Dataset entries
┄┄┄┄┄┄┄┄┄┄
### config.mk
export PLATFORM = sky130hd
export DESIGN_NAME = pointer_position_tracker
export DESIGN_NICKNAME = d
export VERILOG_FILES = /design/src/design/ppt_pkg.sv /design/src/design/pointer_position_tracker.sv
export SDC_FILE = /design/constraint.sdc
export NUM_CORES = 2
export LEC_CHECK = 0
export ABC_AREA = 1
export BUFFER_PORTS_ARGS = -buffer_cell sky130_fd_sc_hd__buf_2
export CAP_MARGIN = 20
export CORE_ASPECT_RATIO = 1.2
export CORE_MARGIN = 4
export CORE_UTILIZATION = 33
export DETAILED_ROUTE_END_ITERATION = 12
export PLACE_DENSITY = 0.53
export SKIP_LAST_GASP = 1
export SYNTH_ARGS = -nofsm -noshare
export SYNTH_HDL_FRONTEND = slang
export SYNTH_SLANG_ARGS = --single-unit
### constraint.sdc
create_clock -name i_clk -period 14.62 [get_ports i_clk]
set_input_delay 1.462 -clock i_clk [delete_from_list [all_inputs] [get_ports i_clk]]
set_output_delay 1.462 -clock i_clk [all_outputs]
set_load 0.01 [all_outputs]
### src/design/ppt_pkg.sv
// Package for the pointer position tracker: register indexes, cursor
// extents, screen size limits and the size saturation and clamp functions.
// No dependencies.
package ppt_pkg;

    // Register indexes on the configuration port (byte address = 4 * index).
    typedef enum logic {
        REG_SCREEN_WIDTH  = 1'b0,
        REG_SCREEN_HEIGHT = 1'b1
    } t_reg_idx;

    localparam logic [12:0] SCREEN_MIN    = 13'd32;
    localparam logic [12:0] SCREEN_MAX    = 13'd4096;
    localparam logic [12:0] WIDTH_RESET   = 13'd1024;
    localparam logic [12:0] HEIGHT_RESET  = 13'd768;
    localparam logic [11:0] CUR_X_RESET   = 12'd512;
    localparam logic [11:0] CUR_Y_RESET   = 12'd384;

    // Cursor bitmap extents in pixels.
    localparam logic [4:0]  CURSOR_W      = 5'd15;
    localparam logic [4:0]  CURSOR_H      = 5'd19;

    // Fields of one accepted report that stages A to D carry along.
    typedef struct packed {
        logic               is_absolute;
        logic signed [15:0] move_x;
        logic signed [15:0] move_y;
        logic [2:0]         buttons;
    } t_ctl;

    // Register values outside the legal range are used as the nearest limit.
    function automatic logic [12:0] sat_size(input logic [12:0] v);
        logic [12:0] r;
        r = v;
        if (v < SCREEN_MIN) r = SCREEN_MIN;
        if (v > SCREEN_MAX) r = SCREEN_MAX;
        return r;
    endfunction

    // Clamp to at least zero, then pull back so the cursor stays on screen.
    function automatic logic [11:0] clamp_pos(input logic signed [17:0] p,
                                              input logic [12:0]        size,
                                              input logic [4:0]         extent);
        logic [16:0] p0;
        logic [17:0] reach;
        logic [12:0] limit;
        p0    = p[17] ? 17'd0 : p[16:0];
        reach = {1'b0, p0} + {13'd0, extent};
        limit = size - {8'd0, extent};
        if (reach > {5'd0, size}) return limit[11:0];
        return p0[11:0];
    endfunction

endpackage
┄┄┄┄┄┄┄┄┄┄
GOAL OF THE EXERCISE. Starting with the first line of the data above, copy each line exactly until you reach the line with "create_clock -name i_clk"; include that line as well.

RESPONSE.
### config.mk
export PLATFORM = sky130hd
export DESIGN_NAME = pointer_position_tracker
export DESIGN_NICKNAME = d
export VERILOG_FILES = /design/src/design/ppt_pkg.sv /design/src/design/pointer_position_tracker.sv
export SDC_FILE = /design/constraint.sdc
export NUM_CORES = 2
export LEC_CHECK = 0
export ABC_AREA = 1
export BUFFER_PORTS_ARGS = -buffer_cell sky130_fd_sc_hd__buf_2
export CAP_MARGIN = 20
export CORE_ASPECT_RATIO = 1.2
export CORE_MARGIN = 4
export CORE_UTILIZATION = 33
export DETAILED_ROUTE_END_ITERATION = 12
export PLACE_DENSITY = 0.53
export SKIP_LAST_GASP = 1
export SYNTH_ARGS = -nofsm -noshare
export SYNTH_HDL_FRONTEND = slang
export SYNTH_SLANG_ARGS = --single-unit
### constraint.sdc
create_clock -name i_clk -period 14.62 [get_ports i_clk]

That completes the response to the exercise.